##### SUPPLIED ENTRIES #####

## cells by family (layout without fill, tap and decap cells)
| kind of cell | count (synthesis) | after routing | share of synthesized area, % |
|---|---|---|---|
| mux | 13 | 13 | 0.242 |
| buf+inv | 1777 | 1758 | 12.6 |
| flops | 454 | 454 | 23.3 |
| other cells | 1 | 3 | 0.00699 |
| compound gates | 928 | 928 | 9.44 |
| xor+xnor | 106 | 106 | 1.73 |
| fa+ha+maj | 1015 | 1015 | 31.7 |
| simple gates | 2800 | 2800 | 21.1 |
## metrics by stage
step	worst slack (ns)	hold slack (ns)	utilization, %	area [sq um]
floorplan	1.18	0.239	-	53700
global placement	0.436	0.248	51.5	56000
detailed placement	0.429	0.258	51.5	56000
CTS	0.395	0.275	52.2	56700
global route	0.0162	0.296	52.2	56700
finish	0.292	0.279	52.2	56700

#####
##### SUPPLIED ENTRIES #####

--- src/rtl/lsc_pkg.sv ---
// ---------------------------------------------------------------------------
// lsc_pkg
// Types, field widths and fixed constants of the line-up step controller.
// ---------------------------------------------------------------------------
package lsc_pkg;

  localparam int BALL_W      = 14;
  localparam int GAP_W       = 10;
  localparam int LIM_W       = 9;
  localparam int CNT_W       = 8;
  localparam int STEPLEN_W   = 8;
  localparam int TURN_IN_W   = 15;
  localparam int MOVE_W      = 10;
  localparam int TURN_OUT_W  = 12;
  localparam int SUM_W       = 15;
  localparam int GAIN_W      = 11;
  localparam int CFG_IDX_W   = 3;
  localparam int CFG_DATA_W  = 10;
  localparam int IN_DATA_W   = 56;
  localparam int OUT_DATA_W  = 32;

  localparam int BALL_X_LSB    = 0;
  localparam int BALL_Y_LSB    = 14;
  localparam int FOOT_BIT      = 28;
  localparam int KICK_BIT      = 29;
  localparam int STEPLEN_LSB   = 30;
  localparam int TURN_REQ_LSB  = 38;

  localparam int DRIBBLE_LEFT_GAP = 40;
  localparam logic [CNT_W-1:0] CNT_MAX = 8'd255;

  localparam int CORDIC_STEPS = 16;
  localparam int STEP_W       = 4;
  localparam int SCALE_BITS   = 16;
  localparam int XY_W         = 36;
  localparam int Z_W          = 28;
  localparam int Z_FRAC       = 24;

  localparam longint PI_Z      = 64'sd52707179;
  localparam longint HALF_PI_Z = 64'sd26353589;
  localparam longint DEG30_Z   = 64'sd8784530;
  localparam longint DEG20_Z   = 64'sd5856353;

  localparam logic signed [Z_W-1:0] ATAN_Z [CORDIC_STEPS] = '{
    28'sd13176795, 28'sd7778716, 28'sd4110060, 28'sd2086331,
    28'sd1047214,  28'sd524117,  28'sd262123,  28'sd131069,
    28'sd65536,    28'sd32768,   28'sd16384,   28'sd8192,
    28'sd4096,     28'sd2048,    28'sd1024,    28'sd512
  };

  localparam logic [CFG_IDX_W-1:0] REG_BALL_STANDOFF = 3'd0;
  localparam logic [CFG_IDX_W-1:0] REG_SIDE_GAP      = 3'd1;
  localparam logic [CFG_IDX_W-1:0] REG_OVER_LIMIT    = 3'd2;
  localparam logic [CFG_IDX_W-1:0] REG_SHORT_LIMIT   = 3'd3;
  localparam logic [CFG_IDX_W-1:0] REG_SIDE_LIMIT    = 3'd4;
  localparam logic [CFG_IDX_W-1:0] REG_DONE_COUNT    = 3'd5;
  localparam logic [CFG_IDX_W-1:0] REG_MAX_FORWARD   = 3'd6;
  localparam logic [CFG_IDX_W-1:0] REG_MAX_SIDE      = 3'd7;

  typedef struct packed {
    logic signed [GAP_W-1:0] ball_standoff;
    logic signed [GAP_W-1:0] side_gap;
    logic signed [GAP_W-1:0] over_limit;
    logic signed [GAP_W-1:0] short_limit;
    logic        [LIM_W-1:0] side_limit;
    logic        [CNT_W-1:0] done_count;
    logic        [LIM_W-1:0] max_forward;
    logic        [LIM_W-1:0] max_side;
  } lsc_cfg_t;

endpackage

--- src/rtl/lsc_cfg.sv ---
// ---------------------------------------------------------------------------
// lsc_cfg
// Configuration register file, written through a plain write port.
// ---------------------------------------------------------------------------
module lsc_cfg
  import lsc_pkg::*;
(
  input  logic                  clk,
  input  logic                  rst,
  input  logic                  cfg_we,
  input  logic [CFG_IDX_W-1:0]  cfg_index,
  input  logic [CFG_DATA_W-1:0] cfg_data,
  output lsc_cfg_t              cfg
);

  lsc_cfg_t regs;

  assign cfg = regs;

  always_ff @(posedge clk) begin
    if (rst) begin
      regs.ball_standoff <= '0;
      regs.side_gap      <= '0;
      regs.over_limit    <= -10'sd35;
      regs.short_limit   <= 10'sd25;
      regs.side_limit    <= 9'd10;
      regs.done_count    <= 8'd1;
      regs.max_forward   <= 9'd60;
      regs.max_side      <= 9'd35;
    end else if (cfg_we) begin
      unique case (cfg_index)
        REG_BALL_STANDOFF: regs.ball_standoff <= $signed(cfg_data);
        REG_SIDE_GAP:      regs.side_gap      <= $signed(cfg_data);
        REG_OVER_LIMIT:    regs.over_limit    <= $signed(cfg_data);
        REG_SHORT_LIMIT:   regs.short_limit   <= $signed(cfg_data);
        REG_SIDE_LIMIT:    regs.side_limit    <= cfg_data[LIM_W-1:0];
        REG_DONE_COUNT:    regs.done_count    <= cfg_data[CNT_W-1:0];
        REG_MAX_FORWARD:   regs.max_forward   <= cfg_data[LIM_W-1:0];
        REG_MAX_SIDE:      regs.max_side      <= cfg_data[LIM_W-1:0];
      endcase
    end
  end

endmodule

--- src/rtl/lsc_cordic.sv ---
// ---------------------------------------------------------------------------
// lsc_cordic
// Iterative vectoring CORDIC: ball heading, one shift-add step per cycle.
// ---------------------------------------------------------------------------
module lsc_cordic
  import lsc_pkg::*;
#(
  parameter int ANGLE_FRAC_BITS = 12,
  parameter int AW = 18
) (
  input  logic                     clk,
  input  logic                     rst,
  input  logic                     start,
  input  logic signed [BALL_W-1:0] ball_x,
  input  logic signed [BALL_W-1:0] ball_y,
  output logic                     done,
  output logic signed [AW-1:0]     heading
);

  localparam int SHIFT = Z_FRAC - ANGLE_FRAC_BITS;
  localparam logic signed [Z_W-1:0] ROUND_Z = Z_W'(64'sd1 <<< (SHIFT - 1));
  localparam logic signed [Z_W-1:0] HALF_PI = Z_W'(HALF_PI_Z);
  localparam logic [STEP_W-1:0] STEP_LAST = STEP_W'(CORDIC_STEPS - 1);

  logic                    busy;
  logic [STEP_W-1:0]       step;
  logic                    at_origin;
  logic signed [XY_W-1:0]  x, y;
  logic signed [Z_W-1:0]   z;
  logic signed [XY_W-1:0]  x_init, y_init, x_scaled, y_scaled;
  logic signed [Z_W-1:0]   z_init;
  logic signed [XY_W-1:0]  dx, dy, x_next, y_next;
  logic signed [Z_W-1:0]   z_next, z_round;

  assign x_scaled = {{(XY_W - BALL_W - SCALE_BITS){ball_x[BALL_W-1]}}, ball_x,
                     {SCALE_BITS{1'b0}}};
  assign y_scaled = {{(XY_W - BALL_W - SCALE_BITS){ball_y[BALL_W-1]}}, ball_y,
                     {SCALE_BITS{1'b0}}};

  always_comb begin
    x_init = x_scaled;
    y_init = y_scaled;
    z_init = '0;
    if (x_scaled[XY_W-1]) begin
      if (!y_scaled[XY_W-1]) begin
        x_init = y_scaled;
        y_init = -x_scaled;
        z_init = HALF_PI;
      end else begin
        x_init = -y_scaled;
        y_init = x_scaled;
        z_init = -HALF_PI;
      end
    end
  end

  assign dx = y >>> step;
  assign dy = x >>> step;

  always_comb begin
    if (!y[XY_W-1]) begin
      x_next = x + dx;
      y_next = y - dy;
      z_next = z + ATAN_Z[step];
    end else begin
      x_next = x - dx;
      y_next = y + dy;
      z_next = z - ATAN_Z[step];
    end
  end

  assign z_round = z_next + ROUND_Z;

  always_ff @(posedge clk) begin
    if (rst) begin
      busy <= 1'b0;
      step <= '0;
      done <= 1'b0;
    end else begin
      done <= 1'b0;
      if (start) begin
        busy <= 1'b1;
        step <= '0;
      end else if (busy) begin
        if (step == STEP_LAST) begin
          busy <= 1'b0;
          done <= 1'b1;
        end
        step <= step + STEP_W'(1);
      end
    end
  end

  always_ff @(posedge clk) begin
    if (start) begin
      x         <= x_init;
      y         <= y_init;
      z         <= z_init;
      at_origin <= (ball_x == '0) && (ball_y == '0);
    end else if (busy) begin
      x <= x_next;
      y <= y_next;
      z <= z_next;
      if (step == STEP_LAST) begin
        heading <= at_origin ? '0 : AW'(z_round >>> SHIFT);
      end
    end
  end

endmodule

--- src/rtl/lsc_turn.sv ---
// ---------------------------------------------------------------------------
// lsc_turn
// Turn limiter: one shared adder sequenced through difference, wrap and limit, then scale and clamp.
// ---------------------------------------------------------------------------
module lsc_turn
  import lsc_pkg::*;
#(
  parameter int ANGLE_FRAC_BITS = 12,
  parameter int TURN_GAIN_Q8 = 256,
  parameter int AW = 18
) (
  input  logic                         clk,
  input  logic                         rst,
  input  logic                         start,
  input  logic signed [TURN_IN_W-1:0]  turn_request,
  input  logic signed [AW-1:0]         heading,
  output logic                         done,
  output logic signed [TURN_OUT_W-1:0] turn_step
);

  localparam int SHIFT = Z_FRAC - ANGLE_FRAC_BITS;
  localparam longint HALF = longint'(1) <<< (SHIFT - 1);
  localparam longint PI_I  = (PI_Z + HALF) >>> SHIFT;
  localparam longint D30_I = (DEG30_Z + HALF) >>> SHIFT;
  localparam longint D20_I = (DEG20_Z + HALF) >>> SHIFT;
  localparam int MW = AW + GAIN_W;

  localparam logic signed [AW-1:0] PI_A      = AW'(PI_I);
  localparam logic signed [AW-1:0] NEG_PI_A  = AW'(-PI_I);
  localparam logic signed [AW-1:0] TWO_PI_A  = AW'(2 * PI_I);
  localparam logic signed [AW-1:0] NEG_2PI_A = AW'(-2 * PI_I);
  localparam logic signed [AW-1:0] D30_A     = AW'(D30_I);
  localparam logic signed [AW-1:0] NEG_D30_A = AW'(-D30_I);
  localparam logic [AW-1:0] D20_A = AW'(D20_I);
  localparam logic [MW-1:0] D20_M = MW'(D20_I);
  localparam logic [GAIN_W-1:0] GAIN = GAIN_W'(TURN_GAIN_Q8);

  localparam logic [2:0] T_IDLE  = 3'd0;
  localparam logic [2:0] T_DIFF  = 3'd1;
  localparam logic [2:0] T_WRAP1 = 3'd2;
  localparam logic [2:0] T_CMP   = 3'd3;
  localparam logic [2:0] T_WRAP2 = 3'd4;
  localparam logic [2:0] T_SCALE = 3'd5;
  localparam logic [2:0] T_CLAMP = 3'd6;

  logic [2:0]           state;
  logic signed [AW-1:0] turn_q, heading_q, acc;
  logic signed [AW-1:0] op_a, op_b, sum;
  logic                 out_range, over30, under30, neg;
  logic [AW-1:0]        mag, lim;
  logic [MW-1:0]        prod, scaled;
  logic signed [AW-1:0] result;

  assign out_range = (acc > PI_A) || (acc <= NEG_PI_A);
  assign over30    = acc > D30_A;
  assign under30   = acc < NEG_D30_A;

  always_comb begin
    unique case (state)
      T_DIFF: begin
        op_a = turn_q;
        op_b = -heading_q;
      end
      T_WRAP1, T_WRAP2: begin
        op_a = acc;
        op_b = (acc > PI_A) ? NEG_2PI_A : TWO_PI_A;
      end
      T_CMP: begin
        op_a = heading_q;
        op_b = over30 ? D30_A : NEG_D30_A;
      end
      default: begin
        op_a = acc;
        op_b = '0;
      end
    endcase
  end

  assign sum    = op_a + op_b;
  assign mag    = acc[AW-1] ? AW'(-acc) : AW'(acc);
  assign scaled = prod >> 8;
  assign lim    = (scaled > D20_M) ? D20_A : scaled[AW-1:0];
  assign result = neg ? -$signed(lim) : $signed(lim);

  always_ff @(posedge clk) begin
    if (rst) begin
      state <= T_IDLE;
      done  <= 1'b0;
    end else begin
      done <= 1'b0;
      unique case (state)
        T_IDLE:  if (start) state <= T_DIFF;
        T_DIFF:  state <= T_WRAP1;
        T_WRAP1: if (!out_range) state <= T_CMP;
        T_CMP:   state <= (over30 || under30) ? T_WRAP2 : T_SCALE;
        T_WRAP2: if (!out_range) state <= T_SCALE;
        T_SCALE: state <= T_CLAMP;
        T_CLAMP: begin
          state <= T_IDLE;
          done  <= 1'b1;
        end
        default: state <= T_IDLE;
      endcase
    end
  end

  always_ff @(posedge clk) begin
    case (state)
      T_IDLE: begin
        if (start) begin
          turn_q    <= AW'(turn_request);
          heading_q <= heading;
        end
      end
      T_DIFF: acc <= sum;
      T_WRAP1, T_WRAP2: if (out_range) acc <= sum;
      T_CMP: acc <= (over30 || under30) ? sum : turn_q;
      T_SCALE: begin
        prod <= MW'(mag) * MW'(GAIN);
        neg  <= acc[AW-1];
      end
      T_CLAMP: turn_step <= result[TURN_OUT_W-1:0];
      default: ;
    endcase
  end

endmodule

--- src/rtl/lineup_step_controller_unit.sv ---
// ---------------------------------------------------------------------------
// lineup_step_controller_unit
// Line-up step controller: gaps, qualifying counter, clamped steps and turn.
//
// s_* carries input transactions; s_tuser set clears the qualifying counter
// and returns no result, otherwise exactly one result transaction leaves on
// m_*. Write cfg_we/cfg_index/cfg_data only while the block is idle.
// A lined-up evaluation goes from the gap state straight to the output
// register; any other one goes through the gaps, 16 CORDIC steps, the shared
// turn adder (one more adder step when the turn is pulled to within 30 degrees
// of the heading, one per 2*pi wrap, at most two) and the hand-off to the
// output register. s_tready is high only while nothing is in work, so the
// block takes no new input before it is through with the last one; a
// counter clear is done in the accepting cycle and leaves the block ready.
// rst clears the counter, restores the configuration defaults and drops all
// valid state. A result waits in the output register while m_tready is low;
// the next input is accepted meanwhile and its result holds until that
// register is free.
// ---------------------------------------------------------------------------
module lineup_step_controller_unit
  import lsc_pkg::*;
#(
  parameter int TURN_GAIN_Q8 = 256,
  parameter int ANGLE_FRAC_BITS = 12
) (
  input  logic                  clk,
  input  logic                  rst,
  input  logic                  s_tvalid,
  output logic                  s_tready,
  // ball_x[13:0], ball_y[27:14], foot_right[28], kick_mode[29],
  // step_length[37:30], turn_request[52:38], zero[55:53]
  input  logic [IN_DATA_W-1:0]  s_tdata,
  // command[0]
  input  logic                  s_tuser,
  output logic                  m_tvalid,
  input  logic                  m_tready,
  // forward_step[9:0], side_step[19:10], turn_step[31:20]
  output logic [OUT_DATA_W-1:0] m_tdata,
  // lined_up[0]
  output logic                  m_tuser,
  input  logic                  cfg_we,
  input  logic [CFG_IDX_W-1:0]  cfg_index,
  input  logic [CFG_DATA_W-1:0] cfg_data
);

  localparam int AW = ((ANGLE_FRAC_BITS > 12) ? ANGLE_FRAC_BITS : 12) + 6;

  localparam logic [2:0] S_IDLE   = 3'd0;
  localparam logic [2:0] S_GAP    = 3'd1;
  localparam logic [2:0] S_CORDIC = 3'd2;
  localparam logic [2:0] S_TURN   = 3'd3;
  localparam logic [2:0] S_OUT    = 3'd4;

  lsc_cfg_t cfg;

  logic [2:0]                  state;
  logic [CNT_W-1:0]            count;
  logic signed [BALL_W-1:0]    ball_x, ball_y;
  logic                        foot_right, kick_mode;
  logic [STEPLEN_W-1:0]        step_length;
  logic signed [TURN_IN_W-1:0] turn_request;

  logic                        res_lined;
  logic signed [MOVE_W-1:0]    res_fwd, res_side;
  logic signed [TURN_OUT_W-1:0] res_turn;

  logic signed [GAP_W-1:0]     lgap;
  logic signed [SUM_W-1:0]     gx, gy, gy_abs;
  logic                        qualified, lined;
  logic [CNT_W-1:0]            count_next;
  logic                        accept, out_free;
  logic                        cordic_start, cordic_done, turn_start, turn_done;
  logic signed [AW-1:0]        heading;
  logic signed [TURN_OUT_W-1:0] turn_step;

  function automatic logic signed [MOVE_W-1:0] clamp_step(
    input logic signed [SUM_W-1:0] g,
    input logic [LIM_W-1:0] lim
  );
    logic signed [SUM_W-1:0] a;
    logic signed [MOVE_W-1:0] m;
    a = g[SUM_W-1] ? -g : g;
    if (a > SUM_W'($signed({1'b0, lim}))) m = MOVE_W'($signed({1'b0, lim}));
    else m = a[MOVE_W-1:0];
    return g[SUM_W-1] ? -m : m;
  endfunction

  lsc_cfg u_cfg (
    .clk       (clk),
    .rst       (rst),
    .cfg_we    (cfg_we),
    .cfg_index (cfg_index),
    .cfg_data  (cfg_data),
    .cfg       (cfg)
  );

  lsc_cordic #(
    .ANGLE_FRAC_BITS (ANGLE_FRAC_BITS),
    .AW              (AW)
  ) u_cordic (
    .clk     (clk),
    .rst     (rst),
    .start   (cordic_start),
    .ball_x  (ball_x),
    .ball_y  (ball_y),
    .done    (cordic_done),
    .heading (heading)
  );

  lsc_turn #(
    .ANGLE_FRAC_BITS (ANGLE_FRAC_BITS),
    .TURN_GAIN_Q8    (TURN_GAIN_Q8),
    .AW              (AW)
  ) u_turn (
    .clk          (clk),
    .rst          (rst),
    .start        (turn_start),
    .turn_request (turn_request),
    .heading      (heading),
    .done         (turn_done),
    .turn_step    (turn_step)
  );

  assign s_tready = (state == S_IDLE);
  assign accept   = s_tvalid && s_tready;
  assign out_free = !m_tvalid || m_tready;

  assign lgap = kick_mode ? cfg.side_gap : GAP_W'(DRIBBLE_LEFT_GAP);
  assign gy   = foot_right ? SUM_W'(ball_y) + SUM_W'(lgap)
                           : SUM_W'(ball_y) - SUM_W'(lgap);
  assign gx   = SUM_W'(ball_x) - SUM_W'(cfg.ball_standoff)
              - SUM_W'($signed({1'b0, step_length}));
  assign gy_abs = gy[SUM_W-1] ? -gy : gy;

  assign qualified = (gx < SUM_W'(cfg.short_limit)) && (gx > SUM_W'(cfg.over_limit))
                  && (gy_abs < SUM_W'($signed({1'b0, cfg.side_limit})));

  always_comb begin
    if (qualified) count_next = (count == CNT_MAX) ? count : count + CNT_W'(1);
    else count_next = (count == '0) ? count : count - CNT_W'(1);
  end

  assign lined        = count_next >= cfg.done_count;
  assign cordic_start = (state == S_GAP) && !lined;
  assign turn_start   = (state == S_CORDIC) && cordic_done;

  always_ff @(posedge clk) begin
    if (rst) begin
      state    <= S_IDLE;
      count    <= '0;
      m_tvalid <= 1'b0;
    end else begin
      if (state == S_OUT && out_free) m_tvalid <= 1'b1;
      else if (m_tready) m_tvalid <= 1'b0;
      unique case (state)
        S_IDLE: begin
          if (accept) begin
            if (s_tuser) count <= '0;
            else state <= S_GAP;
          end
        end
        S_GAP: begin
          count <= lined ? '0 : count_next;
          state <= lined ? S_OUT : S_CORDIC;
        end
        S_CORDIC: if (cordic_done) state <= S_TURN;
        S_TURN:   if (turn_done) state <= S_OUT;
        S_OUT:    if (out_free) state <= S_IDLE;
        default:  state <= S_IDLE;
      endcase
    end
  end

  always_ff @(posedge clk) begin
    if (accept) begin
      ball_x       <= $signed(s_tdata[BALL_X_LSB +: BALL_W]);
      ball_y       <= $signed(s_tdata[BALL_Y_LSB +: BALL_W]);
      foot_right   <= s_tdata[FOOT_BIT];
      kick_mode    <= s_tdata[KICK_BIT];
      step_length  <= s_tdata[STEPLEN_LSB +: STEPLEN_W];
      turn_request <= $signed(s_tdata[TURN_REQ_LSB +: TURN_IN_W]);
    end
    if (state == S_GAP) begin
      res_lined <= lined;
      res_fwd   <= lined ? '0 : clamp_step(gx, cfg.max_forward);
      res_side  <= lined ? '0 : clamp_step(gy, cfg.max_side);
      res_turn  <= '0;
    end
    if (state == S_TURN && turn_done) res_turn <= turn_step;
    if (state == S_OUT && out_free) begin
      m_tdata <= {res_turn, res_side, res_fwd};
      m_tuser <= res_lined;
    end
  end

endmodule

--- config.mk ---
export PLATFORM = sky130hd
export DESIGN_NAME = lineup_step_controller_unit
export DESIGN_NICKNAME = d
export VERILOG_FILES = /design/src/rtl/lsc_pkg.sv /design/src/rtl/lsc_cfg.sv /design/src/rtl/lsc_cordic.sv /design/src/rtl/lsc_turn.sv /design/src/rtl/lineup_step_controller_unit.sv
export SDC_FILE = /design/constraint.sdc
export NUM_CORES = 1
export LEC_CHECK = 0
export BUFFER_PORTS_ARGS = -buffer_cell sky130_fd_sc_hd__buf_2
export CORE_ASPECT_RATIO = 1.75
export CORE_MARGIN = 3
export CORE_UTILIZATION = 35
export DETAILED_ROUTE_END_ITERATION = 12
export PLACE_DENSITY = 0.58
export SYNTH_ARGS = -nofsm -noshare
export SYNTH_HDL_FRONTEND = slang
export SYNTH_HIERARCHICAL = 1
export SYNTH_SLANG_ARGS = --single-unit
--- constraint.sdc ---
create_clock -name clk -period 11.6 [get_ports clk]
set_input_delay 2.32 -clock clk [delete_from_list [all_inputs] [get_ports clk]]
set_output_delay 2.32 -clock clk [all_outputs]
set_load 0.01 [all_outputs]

#####

### DIRECTIONS FOR THIS TASK
Each line with the word "global" in the records above belongs in the result; copy all of them.

### TASK RESPONSE
global placement	0.436	0.248	51.5	56000
global route	0.0162	0.296	52.2	56700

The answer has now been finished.